WHAT THE TASK ASKS:
Within the material below, locate the line with "0.486 | -0.244 |" and the line with "global route,dmemload_in[16],dload_out[16],3,0.49", then return those two lines and all lines between them, exactly as written.

· · · · · · ·

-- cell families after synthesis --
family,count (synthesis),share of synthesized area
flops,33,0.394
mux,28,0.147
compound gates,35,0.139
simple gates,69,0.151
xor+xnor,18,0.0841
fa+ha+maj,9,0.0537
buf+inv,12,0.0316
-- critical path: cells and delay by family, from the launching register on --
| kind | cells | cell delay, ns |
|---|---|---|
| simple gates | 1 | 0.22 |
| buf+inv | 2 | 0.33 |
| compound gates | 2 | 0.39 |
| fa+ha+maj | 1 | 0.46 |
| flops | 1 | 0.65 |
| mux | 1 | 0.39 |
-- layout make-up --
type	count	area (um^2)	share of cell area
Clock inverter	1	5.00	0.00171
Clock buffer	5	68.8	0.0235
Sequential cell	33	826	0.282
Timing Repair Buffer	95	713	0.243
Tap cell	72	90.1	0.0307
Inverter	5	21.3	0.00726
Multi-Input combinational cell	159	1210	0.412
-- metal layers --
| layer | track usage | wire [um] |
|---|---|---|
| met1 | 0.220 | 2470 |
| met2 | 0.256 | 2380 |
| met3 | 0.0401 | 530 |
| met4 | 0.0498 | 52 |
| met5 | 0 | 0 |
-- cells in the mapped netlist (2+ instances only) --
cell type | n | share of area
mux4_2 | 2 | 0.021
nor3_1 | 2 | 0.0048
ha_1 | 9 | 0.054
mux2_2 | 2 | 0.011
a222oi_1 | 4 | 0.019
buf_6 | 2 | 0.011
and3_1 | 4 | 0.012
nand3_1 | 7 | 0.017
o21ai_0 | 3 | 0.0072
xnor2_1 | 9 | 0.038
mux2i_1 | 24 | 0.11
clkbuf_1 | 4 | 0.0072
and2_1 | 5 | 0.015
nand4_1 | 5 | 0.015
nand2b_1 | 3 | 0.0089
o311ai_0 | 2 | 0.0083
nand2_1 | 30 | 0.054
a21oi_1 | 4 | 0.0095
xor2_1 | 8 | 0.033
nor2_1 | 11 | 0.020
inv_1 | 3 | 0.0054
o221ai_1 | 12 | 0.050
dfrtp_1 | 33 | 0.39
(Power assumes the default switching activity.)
File: config.mk
export PLATFORM = sky130hd
export DESIGN_NAME = ex_mem_latch_gen
export DESIGN_NICKNAME = d
export VERILOG_FILES = /design/src/rtl/ex_mem_latch_gen.sv
export SDC_FILE = /design/constraint.sdc
export NUM_CORES = 1
export LEC_CHECK = 0
export CORE_AREA = 4 4 159 161
export CTS_CLUSTER_DIAMETER = 50
export DETAILED_ROUTE_END_ITERATION = 6
export DIE_AREA = 0 0 163 165
export GPL_TIMING_DRIVEN = 0
export PLACE_DENSITY_LB_ADDON = 0.05
export RECOVER_POWER = 100
export SLEW_MARGIN = 5
export SYNTH_ARGS = -nofsm -noshare
export SYNTH_HDL_FRONTEND = slang
export SYNTH_SLANG_ARGS = --single-unit
File: constraint.sdc
create_clock -name CLK -period 1.9 [get_ports CLK]
set_input_delay 0.38 -clock CLK [delete_from_list [all_inputs] [get_ports CLK]]
set_output_delay 0.38 -clock CLK [all_outputs]
set_load 0.05 [all_outputs]
File: src/rtl/ex_mem_latch_gen.sv
// EX/MEM pipeline latch with stall/flush bubbles, a data-memory request FSM,
// captured load data, sticky halt and a forwarding tap for the hazard unit.
//
//   state   | meaning
//   --------+-----------------------------------------------
//   IDLE    | no data access pending
//   PENDING | dmemREN/dmemWEN asserted, stage frozen until dhit
//   DONE    | access complete, requests low, load data valid
module ex_mem_latch_gen #(
    parameter int PAY_W  = 64,
    parameter int ADDR_W = 32,
    parameter int DATA_W = 32,
    parameter int WSEL_W = 5
) (
    input  logic              CLK,
    input  logic              nRST,
    input  logic              ihit,
    input  logic              dhit,
    input  logic [DATA_W-1:0] dmemload_in,
    input  logic              stall_in,
    input  logic              flush,
    input  logic [PAY_W-1:0]  payload_in,
    input  logic [DATA_W-1:0] result_in,
    input  logic [DATA_W-1:0] dstore_in,
    input  logic              dren_in,
    input  logic              dwen_in,
    input  logic              regwr_in,
    input  logic [WSEL_W-1:0] wsel_in,
    input  logic              halt_in,
    output logic [PAY_W-1:0]  payload_out,
    output logic [DATA_W-1:0] result_out,
    output logic [ADDR_W-1:0] dmemaddr,
    output logic [DATA_W-1:0] dmemstore,
    output logic              dmemREN,
    output logic              dmemWEN,
    output logic [DATA_W-1:0] dload_out,
    output logic              regwr_out,
    output logic [WSEL_W-1:0] wsel_out,
    output logic              halt_out,
    output logic              valid_out,
    output logic              mem_busy,
    output logic              fwd_valid,
    output logic [DATA_W-1:0] fwd_data
);

    typedef enum logic [1:0] {
        IDLE    = 2'd0,
        PENDING = 2'd1,
        DONE    = 2'd2
    } state_t;

    state_t state, state_nxt;

    logic advance;
    logic capture;
    logic bubble;
    logic dren_q;
    logic dwen_q;
    logic mem_op_in;

    assign advance   = ihit & ~stall_in & (state != PENDING);
    assign capture   = advance & ~flush;
    assign bubble    = advance & flush;
    assign mem_op_in = dren_in | dwen_in;

    // state register
    always_ff @(posedge CLK or negedge nRST) begin
        if (!nRST) begin
            state <= IDLE;
        end else begin
            state <= state_nxt;
        end
    end

    // next-state logic
    always_comb begin
        state_nxt = state;
        case (state)
            IDLE, DONE: begin
                if (advance) begin
                    state_nxt = (!flush && mem_op_in) ? PENDING : IDLE;
                end
            end
            PENDING: begin
                if (dhit) begin
                    state_nxt = DONE;
                end
            end
            default: state_nxt = IDLE;
        endcase
    end

    // output logic
    always_comb begin
        mem_busy  = (state == PENDING);
        dmemREN   = (state == PENDING) & dren_q;
        dmemWEN   = (state == PENDING) & dwen_q;
        fwd_valid = valid_out & regwr_out & (wsel_out != '0)
                    & ~(dren_q & (state != DONE));
        fwd_data  = dren_q ? dload_out : result_out;
    end

    assign dmemaddr = result_out[ADDR_W-1:0];

    // pipeline payload; a flushed advance loads a bubble, halt stays sticky
    always_ff @(posedge CLK or negedge nRST) begin
        if (!nRST) begin
            payload_out <= '0;
            result_out  <= '0;
            dmemstore   <= '0;
            dren_q      <= 1'b0;
            dwen_q      <= 1'b0;
            regwr_out   <= 1'b0;
            wsel_out    <= '0;
            valid_out   <= 1'b0;
            halt_out    <= 1'b0;
        end else if (capture) begin
            payload_out <= payload_in;
            result_out  <= result_in;
            dmemstore   <= dstore_in;
            dren_q      <= dren_in;
            // a load+store combination is resolved as a load
            dwen_q      <= dwen_in & ~dren_in;
            regwr_out   <= regwr_in;
            wsel_out    <= wsel_in;
            valid_out   <= 1'b1;
            halt_out    <= halt_out | halt_in;
        end else if (bubble) begin
            payload_out <= '0;
            result_out  <= '0;
            dmemstore   <= '0;
            dren_q      <= 1'b0;
            dwen_q      <= 1'b0;
            regwr_out   <= 1'b0;
            wsel_out    <= '0;
            valid_out   <= 1'b0;
        end
    end

    // load data is captured only when the access in flight is a load
    always_ff @(posedge CLK or negedge nRST) begin
        if (!nRST) begin
            dload_out <= '0;
        end else if (bubble) begin
            dload_out <= '0;
        end else if ((state == PENDING) && dhit && dren_q) begin
            dload_out <= dmemload_in;
        end
    end

endmodule

After elaboration in Yosys (flattened, before gate mapping)
Index checks and enable logic that the tools add are counted.
{"block": "op_classes", "mux": 19, "n_reduce_logical": 10, "eq_ne": 6, "n_bitwise": 17}
{"cell": "32-bit two-way mux", "n": 6}
{"cell": "64-bit two-way mux", "n": 2}
{"cell": "1-bit bitwise AND", "n": 11}
{"cell": "5-bit two-way mux", "n": 2}
{"cell": "1-bit two-way mux", "n": 6}
{"cell": "2-bit != test (second input constant)", "n": 3}
{"cell": "5-bit nonzero test", "n": 1}
{"cell": "2-bit two-way mux", "n": 2}
{"cell": "1-bit NOT", "n": 4}
{"cell": "2-bit case mux with 2 select lines", "n": 1}
{"cell": "2-bit nonzero test", "n": 2}
{"cell": "1-bit logical AND", "n": 3}
{"cell": "2-bit by 1-bit equality test with 1-bit output (second input constant)", "n": 1}
{"cell": "2-bit equality test (second input constant)", "n": 1}
{"cell": "2-bit zero test", "n": 1}
{"cell": "2-bit by 1-bit != test with 1-bit output (second input constant)", "n": 1}
{"cell": "1-bit OR", "n": 2}
{"cell": "2-bit AND reduction", "n": 1}
{"cell": "2-bit OR reduction", "n": 1}
{"cell": "1-bit zero test", "n": 1}
{"block": "totals", "reg_bits": 172, "out_inout_bits": 236}

Longest topological paths before layout
Gate-level depths: netlist of run 1.
{"block": "logic_depth", "depth_word": 6, "depth_mapped": 6}

Worst setup path after synthesis of run 1
OpenSTA, ideal clock, no wires.
{"block": "synth_path", "path_type": "register to output", "from": "register wsel_out[0]", "to": "output fwd_valid", "required_ns": 1.520, "path_stages_with_launch": 4, "t_arrival_ns": 1.905, "path_slack_ns": -0.385, "cell_sequence": "dfrtp_1 > or4_1 > nor2_1 > nor3_1"}
{"block": "synth_between", "elab_chain_cells": 3}
{"item": "start: declaration", "line_no": "38", "rtl": "output logic [WSEL_W-1:0] wsel_out,"}
{"item": "start signal: assignment", "line_no": "125", "rtl": "wsel_out <= wsel_in;"}
{"item": "5-bit nonzero test", "line_no": "98", "rtl": "fwd_valid = valid_out & regwr_out & (wsel_out != '0)"}
{"item": "1-bit bitwise AND", "line_no": "98"}
{"item": "1-bit bitwise AND", "line_no": "99", "rtl": "& ~(dren_q & (state != DONE));"}
{"item": "end: declaration", "line_no": "42", "rtl": "output logic fwd_valid,"}
No other way between the ends.

Worst setup path after layout of run 1
{"block": "layout_path", "from": "register wsel_out[2]", "to": "output fwd_valid"}
The elaborated chain is that of the path after synthesis.

==> impl_metrics.env, run 1 <==
export IMPL_slew_limit_headroom_pct=30.8
export IMPL_dieArea_sq_mm=0.0269
export IMPL_synth_top_area_share_pct=53.0
export IMPL_cp_end_kind="output pin"
export IMPL_drc=0
export IMPL_syn2layout_area_growth_pct=62.8
export IMPL_ant_nets=0
export IMPL_gp_congestion=0.791
export IMPL_synthFlopType="dfrtp_1"
export IMPL_ir_drop_uv=498
export IMPL_crit_start="wsel_out[2]"
export IMPL_ios=411
export IMPL_vias=7175
export IMPL_overflow=0
export IMPL_r2r_cells=8
export IMPL_critical_path_class="register to output pin"
export IMPL_cts_max_level=4
export IMPL_cts_root_buffer="clkbuf_16"
export IMPL_hp_class="register to register"
export IMPL_syn_area_sq_mm=0.00812
export IMPL_layout_commonest_cell="clkdlybuf4s50_1"
export IMPL_finalPower_mw=13.3
export IMPL_dieWidth_microns=163
export IMPL_cp_max_fo=2
export IMPL_yosys_cell_types_count=28
export IMPL_dpl_instance_area_sq_mm=0.0127
export IMPL_setup_viol=32
export IMPL_numPortBuffers=410
export IMPL_rsz0062_at_grt="yes"
export IMPL_postSynthCellCount=701
export IMPL_clk_path_buf_depth=2
export IMPL_reg2reg_from="state[1]"
export IMPL_diodes=0
export IMPL_first_global_vias=7523
export IMPL_wirelength_microns=30300
export IMPL_avgViaCountPerCell=4.84
export IMPL_drtIter0Drc=335
export IMPL_grt_total_usage_pct=22.0
export IMPL_clkTransAtPathRegs_ns=0.07
export IMPL_cts_tree="done"
export IMPL_first_pass_iters=4
export IMPL_cp_start_kind="register"
export IMPL_drive_gt1_share_pct=19.7
export IMPL_finalCritPeriodShare_pct=108
export IMPL_p_leak_nw=6.34
export IMPL_p_per_area_mw_per_mm2=1000
export IMPL_die_h_microns=165
export IMPL_synth_edf_count=0
export IMPL_synth_nets=876
export IMPL_slew_violations=0
export IMPL_ys_async_sr_fraction_pct=100
export IMPL_std_cell_rows=57
export IMPL_syn_avg_cell_area_sq_um=11.6
export IMPL_rrSetupSlack_ns=0.03
export IMPL_violations="negative setup slack"
export IMPL_yosysWarnings=0
export IMPL_max_slew_worst_pin_slew_ns=1.04
export IMPL_clock_latency_ns=0.43
export IMPL_nets=1320
export IMPL_finalWorstSetupSlack_ns=-0.157
export IMPL_grt_pass1_wl_microns=45300
export IMPL_r2r_end="dmemaddr[24]"
export IMPL_hold_viol_final=0
export IMPL_yosysTopAreaCell="dfrtp_1"
export IMPL_antenna_found_initial=0
export IMPL_endpoint="fwd_valid"
export IMPL_synth_seq_cells=172
export IMPL_period_minus_slack_ns=2.06
export IMPL_status="finished, violations left"
export IMPL_grt_max_degree=105
export IMPL_yosys_top_cells_area="dfrtp_1 53%, a31o_1 13%, o21a_1 12%, mux2_2 4.6%, buf_4 3.3%"
export IMPL_wl_per_cell_microns=20.4
export IMPL_synth_seq_area_share_pct=53.0
export IMPL_core_area_sq_mm=0.0240
export IMPL_final_cell_mix="173 x clkdlybuf4s50_1, 172 x dfrtp_1, 170 x dlygate4sd2_1"
export IMPL_timing_fmax_mhz=486
export IMPL_start_util_pct=33.9
export IMPL_hpwlAfterDp_microns=22700
export IMPL_cts_buffers=17
export IMPL_arrival_ns=1.68
export IMPL_drv_cap=0
export IMPL_finalInstanceArea_sq_mm=0.0132
export IMPL_cp_data_required_time_ns=1.52
export IMPL_finClkSkew_ns=0.0133
export IMPL_clkSinkCount=172
==> stage by stage <==
| step | setup TNS, ns | std cells | util (%) | hold WS (ns) | setup WS (ns) |
|---|---|---|---|---|---|
| 2_1_floorplan | 0 | 701 | - | 0.0844 | 0.0420 |
| 3_3_place_gp | -1298.50 | 1435 | 52.7 | 0.450 | -7.32 |
| 3_5_place_dp | -42.26 | 1436 | 52.9 | 0.385 | -0.487 |
| 4_1_cts | -3.65 | 1474 | 55.2 | 0.471 | -0.226 |
| 5_1_grt | -16.05 | 1482 | 55.2 | 0.486 | -0.244 |
| 6_report | -2.27 | 1482 | 55.2 | 0.474 | -0.157 |
==> worst min-delay path by stage <==
stage,startpoint,to,cells after the start,slack (ns)
floorplan,nRST,dload_out[0],0,0.08
global placement,halt_out,halt_out,1,0.45
detailed placement,nRST,dload_out[7],1,0.39
CTS,dmemload_in[2],dload_out[2],3,0.47
global route,dmemload_in[16],dload_out[16],3,0.49
finish,halt_out,halt_out,1,0.47
==> what timing repair did <==
action	CTS	global route
hold buffers	1	0
endpoints found under the hold margin	68	0
gates cloned	1	0
buffers inserted	5	8
setup endpoints to repair	236	52
gates resized for setup	496	19
pin swaps	2	1
==> power by group <==
part | internal (mW) | total [mW] | leakage [nW] | switching, mW
Clock | 1.90 | 3.53 | 0.288 | 1.63
Combinational | 1.89 | 5.31 | 3.78 | 3.42
Sequential | 4.11 | 4.45 | 2.27 | 0.338
==> worst max-delay path, stage by stage, from the launching register on <==
cell and delay [ns]:
dfrtp_1 0.39, or4_4 0.55, nor2_4 0.11, nor3_2 0.05, buf_6 0.15
==> sequential cells by signal, indices dropped and copies added (netlist names) <==
signal	flops
payload_out	64
dload_out	32
dmemaddr	32
dmemstore	32
wsel_out	5
state	2
dren_q	1
dwen_q	1
halt_out	1
regwr_out	1
valid_out	1
==> routing by layer <==
layer	up-vias	part of all wire (%)	global-route usage [%]
met3	24	7.4	6.34
met2	255	50	38.1
li1	3431	-	-
met1	3465	41	26.8
met4	0	1.6	5.91
met5	-	0	0
==> cells by family after synthesis <==
group / count (synthesis) / synth area share [%]
compound gates: 307 / 29.5
buf+inv: 109 / 8.46
flops: 172 / 53.0
simple gates: 80 / 4.48
mux: 33 / 4.58
==> synthesized netlist by cell type, types with 2 or more instances <==
master,count
dfrtp_1,172
o21a_1,135
a31o_1,124
nand2_1,65
buf_4,36
mux2_2,33
a21oi_1,32
buf_2,30
clkbuf_1,27
buf_6,14
a31o_2,12
and2_1,2
inv_1,2
nor2_1,2
nor2b_1,2
==> area by class of cell <==
cell class / count / area (sq um)
clock buffers: 19 / 443
flip-flops and latches: 172 / 4300
plain buffers: 106 / 718
well taps: 324 / 405
inverters: 2 / 7.51
clock inverters: 13 / 154
repair buffers: 426 / 4060
multi-input cells: 420 / 3140
fillers: 2260 / 10700
(Power assumes the default switching activity.)
==> run 2, diff against run 1 <==
Settings changed: CELL_PAD_IN_SITES_DETAIL_PLACEMENT set to 1, CELL_PAD_IN_SITES_GLOBAL_PLACEMENT set to 2, CORE_AREA 4 4 159 161 to not set, CORE_MARGIN set to 4, CORE_UTILIZATION set to 24, DIE_AREA 0 0 163 165 to not set.
==> impl_metrics.env, run 2 (synthesis gave the netlist of run 1 again) <==
export IMPL_p_clk_share_pct=24.8
export IMPL_finalWorstSetupSlack_ns=-0.189
export IMPL_critical_path_class="register to output pin"
export IMPL_final_cell_mix="173 x clkdlybuf4s50_1, 171 x dfrtp_1, 162 x dlygate4sd2_1"
export IMPL_clkSinkCount=172
export IMPL_slew_violations=0
export IMPL_overflow=0
export IMPL_clock_latency_ns=0.44
export IMPL_gp_congestion=0.734
export IMPL_fin_setup_tns_ns=-5.80
export IMPL_hold_viol_final=0
export IMPL_pwr_share_comb_pct=41.9
export IMPL_status="finished, violations left"
export IMPL_vias=7290
export IMPL_cp_end_kind="output pin"
export IMPL_cts_max_level=4
export IMPL_setup_viol=132
export IMPL_nFillCells=3701
export IMPL_clkTransAtPathRegs_ns=0.07
export IMPL_drc=0
export IMPL_hpwlAfterDp_microns=25500
export IMPL_ios=411
export IMPL_arrival_ns=1.71
export IMPL_nets=1322
export IMPL_rsz0062_at_grt="yes"
export IMPL_cp_max_fo=3
export IMPL_layout_commonest_cell="clkdlybuf4s50_1"
export IMPL_intPower_mw=8.02
export IMPL_start_util_pct=24.3
export IMPL_slew_limit_headroom_pct=13.9
export IMPL_cts_root_buffer="clkbuf_16"
export IMPL_finClkSkew_ns=0.00415
export IMPL_wirelength_microns=34700
export IMPL_max_stage_delay_ns=0.55
export IMPL_cts_buffers=17
export IMPL_cp_start_kind="register"
export IMPL_cp_data_required_time_ns=1.52
export IMPL_antenna_found_initial=2
export IMPL_clk_path_buf_depth=2
export IMPL_grt_max_degree=92
export IMPL_drtIter0Drc=195
export IMPL_core_area_sq_mm=0.0334
export IMPL_regArea_sq_mm=0.00431
export IMPL_power_frac_seq_pct=33.3
export IMPL_largest_reg_flops=64
export IMPL_die_h_microns=192
export IMPL_cp_cell_sequence="or4_4 -> nor2_4 -> nor3_2 -> buf_6"
export IMPL_first_global_vias=7887
export IMPL_hp_class="register to register"
export IMPL_cpMaxStageDelayCell="or4_4"
export IMPL_first_pass_iters=4
export IMPL_ant_nets=0
export IMPL_period_minus_slack_ns=2.09
export IMPL_finalCritPeriodShare_pct=110
export IMPL_p_sw_share_pct=40.1
export IMPL_p_per_area_mw_per_mm2=981
export IMPL_violations="negative setup slack"
export IMPL_wl_per_cell_microns=21.6
export IMPL_timing_fmax_mhz=479
export IMPL_p_switching_mw=5.36
export IMPL_dieArea_sq_mm=0.0368
export IMPL_std_cell_rows=67
export IMPL_numPortBuffers=410
export IMPL_ir_drop_uv=614
export IMPL_max_slew_worst_pin_slew_ns=1.29
export IMPL_cts_tree="done"
export IMPL_avgViaCountPerCell=4.54
export IMPL_multiInputGateArea_sq_mm=0.00326
export IMPL_drive_gt1_share_pct=21.2
export IMPL_fin_util_pct=40.8
export IMPL_dieWidth_microns=192
export IMPL_drv_cap=0
export IMPL_p_leak_nw=6.48
export IMPL_grt_total_usage_pct=18.2
export IMPL_syn2layout_area_growth_pct=68.0
export IMPL_grt_pass1_wl_microns=50400
export IMPL_top_register="payload_out"
==> run 2: changes by cell type in the layout (fill, tap and decap cells not counted), sizes merged <==
cell / delta
buf: +10
inv: -5
diode: +1
clkbuf: +5
clkdlybuf4s15: -3
dlygate4sd2: -8
dlymetal6s2s: +1
==> run 2: worst paths after layout <==
check                       startpoint             to  slack (ns)  cells after the start
min reg2reg                   halt_out       halt_out        0.46                      1
min in group asynchronous         nRST  dload_out[17]        0.76                      2
max in group asynchronous         nRST         dren_q        0.06                      3
max                        wsel_out[3]      fwd_valid       -0.19                      4
max reg2reg                   state[0]   dload_out[9]       -0.04                      6
min                           halt_out       halt_out        0.46                      1
==> run 2: worst max-delay path: cells and delay by family (launching register included) <==
family	cells	cell delay [ns]
DFF	1	0.39
buffers and inverters	1	0.15
and+or+nand+nor	3	0.72
==> run 2: repair_timing <==
action,CTS,global route
gates resized for setup,514,103
setup endpoints to repair,236,95
hold buffers,1,0
pin swaps,1,2
hold endpoints to repair,18,0
cloned,1,3
setup buffers,9,3
==> run 2: metal layers <==
layer  GRT usage [%]  wire [microns]  vias to the layer above
met5               0              21                        -
met4            4.03             320                        4
met3            6.45            2870                       24
met2            31.3           17800                      213
met1            21.9           13800                     3632
li1                -               -                     3417
==> run 2: cell type report <==
cell class / count / area share (%)
inverter: 2 / 0.0550
antenna: 1 / 0.0183
clock buffer: 22 / 3.33
multi-input combinational: 420 / 23.9
clock inverter: 8 / 0.523
buffer: 106 / 5.45
timing repair buffer: 428 / 31.0
sequential: 172 / 31.6
tap: 448 / 4.11
==> run 2: power groups by stage <==
stage	registers, mW	logic [mW]	clock network (mW)
after floorplan	6.01	1.96	0
after global placement	4.52	5.61	0
after detailed placement	4.54	5.64	0
after CTS	4.46	5.47	3.44
after global routing	4.52	5.90	3.60
final	4.45	5.61	3.32
==> run 2: per-stage QoR <==
step	hold slack, ns	setup WS, ns	area (sq um)	instances	power, mW
floorplan	0.0844	0.0420	8130	701	7.98
global placement	0.456	-7.88	12800	1559	10.1
detailed placement	0.459	-0.582	12800	1560	10.2
CTS	0.449	-0.295	13400	1600	13.4
global route	0.480	-0.259	13600	1606	14.0
finish	0.462	-0.189	13600	1607	13.4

· · · · · · ·

SOLUTION FOR THIS TASK:
| 5_1_grt | -16.05 | 1482 | 55.2 | 0.486 | -0.244 |
| 6_report | -2.27 | 1482 | 55.2 | 0.474 | -0.157 |
==> worst min-delay path by stage <==
stage,startpoint,to,cells after the start,slack (ns)
floorplan,nRST,dload_out[0],0,0.08
global placement,halt_out,halt_out,1,0.45
detailed placement,nRST,dload_out[7],1,0.39
CTS,dmemload_in[2],dload_out[2],3,0.47
global route,dmemload_in[16],dload_out[16],3,0.49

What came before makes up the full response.